Search code examples
data-structureshashmaptime-complexitybig-ohashtable

Time Complexity of Hash Map Traversal


What is the best, average and worst case time complexity for traversing a hash map under the assumption that the hash map uses chaining with linked lists.

I've read multiple times that the time complexity is O(m+n) for traversal for all three cases (m=number of buckets, n=number of elements). However, this differs from my time complexity analysis: In the worst case all elements are linearly chained in the last bucket which leads to a time complexity of O(m+n). In the best case no hash collisions happen and therefore time complexity should be O(m). In the average case I assume that the elements are uniformly distributed, i.e. each bucket on average has n/m elements. This leads to a time complexity of O(m * n/m) = O(n). Is my analysis wrong?


Solution

  • In practice, a good implementation can always achieve O(n). GCC's C++ Standard Library implementation for the hash table containers unordered_map and unordered_set, for example, maintains a forward/singly linked list between the elements inserted into the hash table, wherein elements that currently hash to the same bucket are grouped together in the list. Hash table buckets contain iterators into the singly-linked list for the point where the element before that bucket's colliding elements start (so if erasing an element, the previous link can be rewired to skip over it).

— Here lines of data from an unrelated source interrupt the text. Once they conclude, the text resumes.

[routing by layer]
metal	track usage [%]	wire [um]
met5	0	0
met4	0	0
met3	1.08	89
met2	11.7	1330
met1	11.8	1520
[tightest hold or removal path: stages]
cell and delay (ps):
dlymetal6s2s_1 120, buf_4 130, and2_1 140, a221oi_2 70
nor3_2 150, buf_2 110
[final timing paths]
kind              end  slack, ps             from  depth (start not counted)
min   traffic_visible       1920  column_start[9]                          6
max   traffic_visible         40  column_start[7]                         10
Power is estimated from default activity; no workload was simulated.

    During traversal, only the singly-linked list need be consulted - the hash table buckets are not visited. This becomes especially important when the load factor is very low (many elements were inserted, then many were erased, but in C++ the table never reduces size, so you can end up with a very low load factor.

    IF instead you have a hash table implementation where each bucket literally maintains a head pointer for its own linked list, then the kind of analysis you attempted comes into play.

    You're right about worst case complexity.

    In the best case no hash collisions happen and therefore time complexity should be O(m).

    It depends. In C++ for example, values/elements are never stored in the hash table buckets (which would waste a huge amount of memory if the values were large in size and many buckets were empty). If instead the buckets contain the "head" pointer/iterator for the list of colliding elements, then even if there's no collision at a bucket, you still have to follow the pointer to a distinct memory area - that's just as bothersome as following a pointer between nodes on the same linked list, and is therefore normally included in the complexity calculation, so it's still O(m + n).

    In the average case I assume that the elements are uniformly distributed, i.e. each bucket on average has n/m elements.

    No... elements being uniformly distributed across buckets is the best case for a hash table: see above. An "average" or typical case is where there's more variation in the number of elements hashing to any given bucket. For example, if you have 1 million buckets and 1 million values and a cryptographic strength hash function, you can statistically expect 1/e (~36.8%) buckets to be empty, 1/1!e (simplifies to 1/1e) buckets to have 1 element, 1/2!e (~18.4%) buckets to have 2 colliding elements, 1/3!e (~6.1%) buckets to have 3 colliding elements and so on (the "!" is for factorial...).

    Anyway, the key point is that a naive bucket-visiting hash table traversal (as distinct from actually being able to traverse a list of elements without bucket-visiting), always has to visit all the buckets, then if you imagine each element being tacked onto a bucket somewhere, there's always one extra link to traverse to reach it. Hence O(m+n).